--- About this task ---
After finding the line with "tap: 252 / 315" in the entries below, retype exactly each line from there through the line with "wr_data 32, cfg_err", including that final line.

◆ ◆ ◆

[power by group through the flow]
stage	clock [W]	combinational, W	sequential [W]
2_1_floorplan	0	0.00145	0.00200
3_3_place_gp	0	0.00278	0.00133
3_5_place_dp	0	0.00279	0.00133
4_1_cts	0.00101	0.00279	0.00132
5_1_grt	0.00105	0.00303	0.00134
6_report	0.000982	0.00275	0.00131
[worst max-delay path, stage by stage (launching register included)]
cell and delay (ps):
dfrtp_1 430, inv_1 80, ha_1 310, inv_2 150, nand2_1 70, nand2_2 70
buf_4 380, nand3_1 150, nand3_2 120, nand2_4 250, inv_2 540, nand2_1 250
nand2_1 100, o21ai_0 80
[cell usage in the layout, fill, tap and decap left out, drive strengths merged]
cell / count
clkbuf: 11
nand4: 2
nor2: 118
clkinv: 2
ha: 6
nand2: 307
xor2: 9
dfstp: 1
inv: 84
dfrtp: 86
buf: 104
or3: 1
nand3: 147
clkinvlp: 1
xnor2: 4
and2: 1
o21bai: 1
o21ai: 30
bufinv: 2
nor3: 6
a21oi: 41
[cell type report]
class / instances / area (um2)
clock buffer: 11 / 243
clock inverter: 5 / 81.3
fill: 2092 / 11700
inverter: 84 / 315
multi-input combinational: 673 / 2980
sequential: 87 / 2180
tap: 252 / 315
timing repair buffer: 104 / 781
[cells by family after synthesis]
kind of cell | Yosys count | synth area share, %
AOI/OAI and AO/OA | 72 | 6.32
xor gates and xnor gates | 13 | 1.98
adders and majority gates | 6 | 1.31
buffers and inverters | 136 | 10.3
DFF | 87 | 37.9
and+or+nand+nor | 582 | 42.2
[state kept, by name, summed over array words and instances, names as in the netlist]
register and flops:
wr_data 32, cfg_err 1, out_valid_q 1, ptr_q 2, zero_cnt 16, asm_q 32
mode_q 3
`src/rtl/uart_bus_bridge.sv`:
```
// UART-to-bus debug initiator: decodes 'W'/'R' byte commands, performs one single-word
// bus access as a second master, and returns the response bytes through the UART sender.
module uart_bus_bridge #(
   parameter logic [31:0] TIMEOUT_CYCLES = 32'd5_000_000
) (
   input  logic        clk,
   input  logic        reset,
   input  logic        rx_status,
   input  logic [7:0]  rx_data,
   input  logic        tx_status,
   output logic        tx_en,
   output logic [7:0]  tx_data,
   output logic        bus_req,
   input  logic        bus_gnt,
   output logic        MemRead,
   output logic        MemWrite,
   output logic [31:0] Address,
   output logic [31:0] Write_data,
   input  logic [31:0] Read_data,
   output logic        busy
);

   localparam logic [7:0] OP_WRITE = 8'h57;
   localparam logic [7:0] OP_READ  = 8'h52;
   localparam logic [7:0] RSP_ACK  = 8'h4B;
   localparam logic [7:0] RSP_BAD  = 8'h3F;

   typedef enum logic [2:0] {
      S_IDLE      = 3'd0,
      S_ADDR      = 3'd1,
      S_DATA      = 3'd2,
      S_REQ       = 3'd3,
      S_ACCESS    = 3'd4,
      S_SEND_WAIT = 3'd5,
      S_SEND_HOLD = 3'd6
   } state_t;

   state_t      state_q, state_d;
   logic        rx_q, rx_d;
   logic        is_wr_q, is_wr_d;
   logic [1:0]  fld_cnt_q, fld_cnt_d;
   logic [2:0]  snd_cnt_q, snd_cnt_d;
   logic [31:0] addr_q, addr_d;
   logic [31:0] wdata_q, wdata_d;
   logic [31:0] resp_q, resp_d;
   logic [31:0] tmo_q, tmo_d;
   logic        tx_en_q, tx_en_d;
   logic [7:0]  tx_data_q, tx_data_d;
   logic        bus_req_q, bus_req_d;
   logic        mem_read_q, mem_read_d;
   logic        mem_write_q, mem_write_d;
   logic [31:0] address_q, address_d;
   logic [31:0] write_data_q, write_data_d;
   logic        busy_q, busy_d;

   logic        byte_acc;
   logic        tmo_hit;
   logic [31:0] tmo_inc;

   assign byte_acc = rx_status & ~rx_q;
   assign tmo_hit  = (tmo_q >= (TIMEOUT_CYCLES - 32'd1));
   assign tmo_inc  = (tmo_q == 32'hFFFF_FFFF) ? tmo_q : (tmo_q + 32'd1);

   // Next-state and next-output computation for the command/access/response sequencer
   always_comb begin
      state_d      = state_q;
      rx_d         = rx_status;
      is_wr_d      = is_wr_q;
      fld_cnt_d    = fld_cnt_q;
      snd_cnt_d    = snd_cnt_q;
      addr_d       = addr_q;
      wdata_d      = wdata_q;
      resp_d       = resp_q;
      tmo_d        = 32'd0;
      tx_en_d      = tx_en_q;
      tx_data_d    = tx_data_q;
      bus_req_d    = 1'b0;
      mem_read_d   = 1'b0;
      mem_write_d  = 1'b0;
      address_d    = 32'd0;
      write_data_d = 32'd0;

      case (state_q)
         S_IDLE: begin
            if (byte_acc) begin
               if ((rx_data == OP_WRITE) || (rx_data == OP_READ)) begin
                  is_wr_d   = (rx_data == OP_WRITE);
                  fld_cnt_d = 2'd0;
                  state_d   = S_ADDR;
               end else begin
                  resp_d    = {RSP_BAD, 24'd0};
                  snd_cnt_d = 3'd1;
                  state_d   = S_SEND_WAIT;
               end
            end else begin
               state_d = S_IDLE;
            end
         end

         S_ADDR: begin
            if (byte_acc) begin
               addr_d    = {addr_q[23:0], rx_data};
               fld_cnt_d = fld_cnt_q + 2'd1;
               if (fld_cnt_q != 2'd3) begin
                  state_d = S_ADDR;
               end else if (is_wr_q) begin
                  state_d = S_DATA;
               end else begin
                  state_d   = S_REQ;
                  bus_req_d = 1'b1;
               end
            end else if (tmo_hit) begin
               state_d   = S_IDLE;
               addr_d    = 32'd0;
               wdata_d   = 32'd0;
               fld_cnt_d = 2'd0;
               is_wr_d   = 1'b0;
            end else begin
               tmo_d = tmo_inc;
            end
         end

         S_DATA: begin
            if (byte_acc) begin
               wdata_d   = {wdata_q[23:0], rx_data};
               fld_cnt_d = fld_cnt_q + 2'd1;
               if (fld_cnt_q == 2'd3) begin
                  state_d   = S_REQ;
                  bus_req_d = 1'b1;
               end else begin
                  state_d = S_DATA;
               end
            end else if (tmo_hit) begin
               state_d   = S_IDLE;
               addr_d    = 32'd0;
               wdata_d   = 32'd0;
               fld_cnt_d = 2'd0;
               is_wr_d   = 1'b0;
            end else begin
               tmo_d = tmo_inc;
            end
         end

         // Strobes are registered here so they appear exactly during the ACCESS cycle
         S_REQ: begin
            bus_req_d = 1'b1;
            if (bus_gnt) begin
               state_d      = S_ACCESS;
               address_d    = addr_q;
               mem_write_d  = is_wr_q;
               mem_read_d   = ~is_wr_q;
               write_data_d = is_wr_q ? wdata_q : 32'd0;
            end else begin
               state_d = S_REQ;
            end
         end

         S_ACCESS: begin
            state_d = S_SEND_WAIT;
            addr_d  = 32'd0;
            wdata_d = 32'd0;
            if (is_wr_q) begin
               resp_d    = {RSP_ACK, 24'd0};
               snd_cnt_d = 3'd1;
            end else begin
               resp_d    = Read_data;
               snd_cnt_d = 3'd4;
            end
         end

         S_SEND_WAIT: begin
            if (tx_status) begin
               tx_en_d   = 1'b1;
               tx_data_d = resp_q[31:24];
               state_d   = S_SEND_HOLD;
            end else begin
               state_d = S_SEND_WAIT;
            end
         end

         // The sender acknowledges a byte by going busy; only then move to the next one
         S_SEND_HOLD: begin
            if (!tx_status) begin
               tx_en_d   = 1'b0;
               snd_cnt_d = snd_cnt_q - 3'd1;
               resp_d    = {resp_q[23:0], 8'd0};
               state_d   = (snd_cnt_q == 3'd1) ? S_IDLE : S_SEND_WAIT;
            end else begin
               state_d = S_SEND_HOLD;
            end
         end

         default: begin
            state_d = S_IDLE;
            tx_en_d = 1'b0;
         end
      endcase

      busy_d = (state_d != S_IDLE);
   end

   // State and output registers
   always_ff @(posedge clk or negedge reset) begin
      if (!reset) begin
         state_q      <= S_IDLE;
         rx_q         <= 1'b0;
         is_wr_q      <= 1'b0;
         fld_cnt_q    <= 2'd0;
         snd_cnt_q    <= 3'd0;
         addr_q       <= 32'd0;
         wdata_q      <= 32'd0;
         resp_q       <= 32'd0;
         tmo_q        <= 32'd0;
         tx_en_q      <= 1'b0;
         tx_data_q    <= 8'd0;
         bus_req_q    <= 1'b0;
         mem_read_q   <= 1'b0;
         mem_write_q  <= 1'b0;
         address_q    <= 32'd0;
         write_data_q <= 32'd0;
         busy_q       <= 1'b0;
      end else begin
         state_q      <= state_d;
         rx_q         <= rx_d;
         is_wr_q      <= is_wr_d;
         fld_cnt_q    <= fld_cnt_d;
         snd_cnt_q    <= snd_cnt_d;
         addr_q       <= addr_d;
         wdata_q      <= wdata_d;
         resp_q       <= resp_d;
         tmo_q        <= tmo_d;
         tx_en_q      <= tx_en_d;
         tx_data_q    <= tx_data_d;
         bus_req_q    <= bus_req_d;
         mem_read_q   <= mem_read_d;
         mem_write_q  <= mem_write_d;
         address_q    <= address_d;
         write_data_q <= write_data_d;
         busy_q       <= busy_d;
      end
   end

   assign tx_en      = tx_en_q;
   assign tx_data    = tx_data_q;
   assign bus_req    = bus_req_q;
   assign MemRead    = mem_read_q;
   assign MemWrite   = mem_write_q;
   assign Address    = address_q;
   assign Write_data = write_data_q;
   assign busy       = busy_q;

endmodule

```
`config.mk`:
```
export PLATFORM = sky130hd
export DESIGN_NAME = uart_bus_bridge
export DESIGN_NICKNAME = d
export VERILOG_FILES = /design/src/rtl/uart_bus_bridge.sv
export SDC_FILE = /design/constraint.sdc
export NUM_CORES = 1
export LEC_CHECK = 0
export CAP_MARGIN = 15
export CORE_UTILIZATION = 49
export CTS_CLUSTER_SIZE = 30
export DETAILED_ROUTE_END_ITERATION = 7
export GPL_TIMING_DRIVEN = 0
export PLACE_DENSITY = 0.82
export SETUP_SLACK_MARGIN = 0.1
export SLEW_MARGIN = 20
export SYNTH_ARGS = -nofsm -noshare
export SYNTH_HDL_FRONTEND = slang
export SYNTH_SLANG_ARGS = --single-unit
```
`constraint.sdc`:
```
create_clock -name clk -period 2 [get_ports clk]
set_input_delay 0.2 -clock clk [delete_from_list [all_inputs] [get_ports clk]]
set_output_delay 0.2 -clock clk [all_outputs]
set_load 0.01 [all_outputs]
```
==> flow_summary.ini, run 1 <==
[run_status]
status = finished with violations
violations = negative setup slack

[sta]
hold_violations = 0
fmax_mhz = 448
layout_min_cycle_time_ns = 2.23
setup_viol = 90
tightest_slew_ns = 0.559
fin_ws_ns = -0.232
finClkSkew_ns = 0.00692
rsz0062_at_grt = yes
slew_headroom_pct = 61.8
period_share_pct = 112
slew_viol_final = 0

[synthesis]
ys_top_cells_by_count = dfrtp_1, a22o_1, nand2_1, and2_1, o21ai_0
synthFlopType = dfrtp_1
async_flop_share_pct = 100
synth_most_common_cell = dfrtp_1
synth_cells = 712
synth_top_cell_by_area = dfrtp_1
synth_seq_cells = 215
yosysUniqueCellTypes = 60
yosysSeqAreaShare_pct = 63.1
yosysWarnings = 0
yosys-top-cells-area = dfrtp_1, a22o_1, and2_1, and3_1, o21ai_0
netlist_area_sq_um = 8520
synth_edf_count = 0
syn_area_per_cell_sq_um = 12.0
synth_top_area_share_pct = 63.1

[placed_design]
place_hpwl_um = 13100
dp_slack_ns = -0.609
numPortBuffers = 120
place_area_sq_um = 10100
place_congestion = 0.874

[cts]
cts_tree = done
clk_pin_slew_ns = 0.06
root_buffer = clkbuf_16
cts_buffers = 22
cts-htree-levels = 1
clkLatencyLatePin_ns = 0.50
clock_sinks = 215
cts_buffer_depth = 3

[floorplanning]
dieArea_sq_um = 17900
die_h_um = 134
initial_core_util_pct = 50.8
core-area_sq_um = 16800
rows = 47
die_w_um = 134
ios = 122

[global_route]
grt_max_degree = 97
use_met3_pct = 3.29
grtUsageMet2_pct = 39.1
overflow = 0
grt_antenna_before_repair = 0
first_global_vias = 6207
top_usage_layer = met2
grt_usage_pct = 22.6
grt_first_pass_wirelength_um = 32200
met1_usage_pct = 30.1

[power_and_ir_drop]
switching_power_w = 0.00412
p_int_w = 0.00912
p_leak_nw = 5.11
swShare_pct = 31.1
share_seq_of_total_power_pct = 39.7
combPwrFrac_pct = 28.3
ir_drop_uv = 880
p_clk_share_pct = 32.0
power_density_nw_per_um2 = 1170

[cells_and_area]
antenna_cells = 0
fillers = 1216
syn_to_final_growth_pct = 32.6
multi_input_area_sq_um = 3110
layout.nets = 937
regArea_sq_um = 5380
fin_area_sq_um = 11300
drive_gt1_share_pct = 15.5

[setup_path]
reg2reg_to = addr_q[23]
end_kind = flip-flop
start_kind = flip-flop
reg2reg_from = tmo_q[26]
r2r_slack_ns = -0.23
worst-r2r-cell-count = 8
crit_fanout = 5
crit_type = flip-flop to flip-flop
worstPathRequired_ns = 2.43
critPathArrivalTime_ns = 2.66
crit_path_start = tmo_q[26]

[routing]
route.detailed.drc = 0
routed_wl_um = 20300
drt_iter0_drc = 407
vias_per_cell = 5.65
ant_nets = 0
avgRoutedWirePerCell_um = 18.1
vias = 6341
firstDrtPassIters = 5

[flow_run]
drv_cap = 0

[hold_path]
hold_path.class = input port to async pin
==> worst max path at each step <==
stage / to / slack, ns / depth (start not counted)
after floorplan: tmo_q[6] / -0.03 / 7
after global placement: resp_q[6] / -7.80 / 1
after detailed placement: snd_cnt_q[0] / -0.61 / 7
after CTS: tmo_q[17] / -0.22 / 7
after global routing: tmo_q[5] / -0.32 / 8
final: addr_q[23] / -0.23 / 8
==> area by class of cell <==
class / count / share of cell area [%]
timing repair buffer: 144 / 12.7
inverter: 9 / 0.299
buffer: 49 / 2.71
tap: 220 / 2.44
sequential: 215 / 47.6
multi-input combinational: 447 / 27.5
clock buffer: 29 / 5.65
clock inverter: 9 / 1.09
==> layer usage <==
layer | routed length (um) | part of all wire, %
met5 | 0 | 0
met4 | 308 | 1.5
met3 | 1070 | 5.3
met2 | 10300 | 51
met1 | 8540 | 42
==> worst max-delay path: stages (launching register included) <==
cell,delay [ns]
dfrtp_1,0.38
or4_4,0.54
nor3_4,0.16
o2111ai_4,0.16
buf_4,0.19
o31ai_4,0.27
buf_4,0.18
buf_4,0.15
a22o_1,0.13
==> placed cells by master (no fill, tap or decap), types with 5 or more instances in the layout <==
master / instances
dfrtp_1: 214
clkdlybuf4s50_1: 119
a22o_1: 72
nand2_1: 46
and2_1: 41
o21ai_0: 38
and3_1: 37
clkbuf_16: 23
buf_4: 22
nor2_1: 21
clkbuf_1: 20
a22oi_1: 19
a21oi_1: 17
nand3_1: 12
inv_1: 9
clkbuf_2: 9
conb_1: 9
nand2b_1: 7
buf_6: 7
a211oi_2: 7
nor3_1: 6
nor2b_1: 6
a21oi_2: 6
mux2_2: 6
nand4_1: 5
or2_2: 5
buf_2: 5
a211oi_1: 5
o31ai_1: 5
or3_1: 5
a31oi_1: 5
clkbuf_8: 5
clkinv_2: 5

◆ ◆ ◆

--- Answer area ---
tap: 252 / 315
timing repair buffer: 104 / 781
[cells by family after synthesis]
kind of cell | Yosys count | synth area share, %
AOI/OAI and AO/OA | 72 | 6.32
xor gates and xnor gates | 13 | 1.98
adders and majority gates | 6 | 1.31
buffers and inverters | 136 | 10.3
DFF | 87 | 37.9
and+or+nand+nor | 582 | 42.2
[state kept, by name, summed over array words and instances, names as in the netlist]
register and flops:
wr_data 32, cfg_err 1, out_valid_q 1, ptr_q 2, zero_cnt 16, asm_q 32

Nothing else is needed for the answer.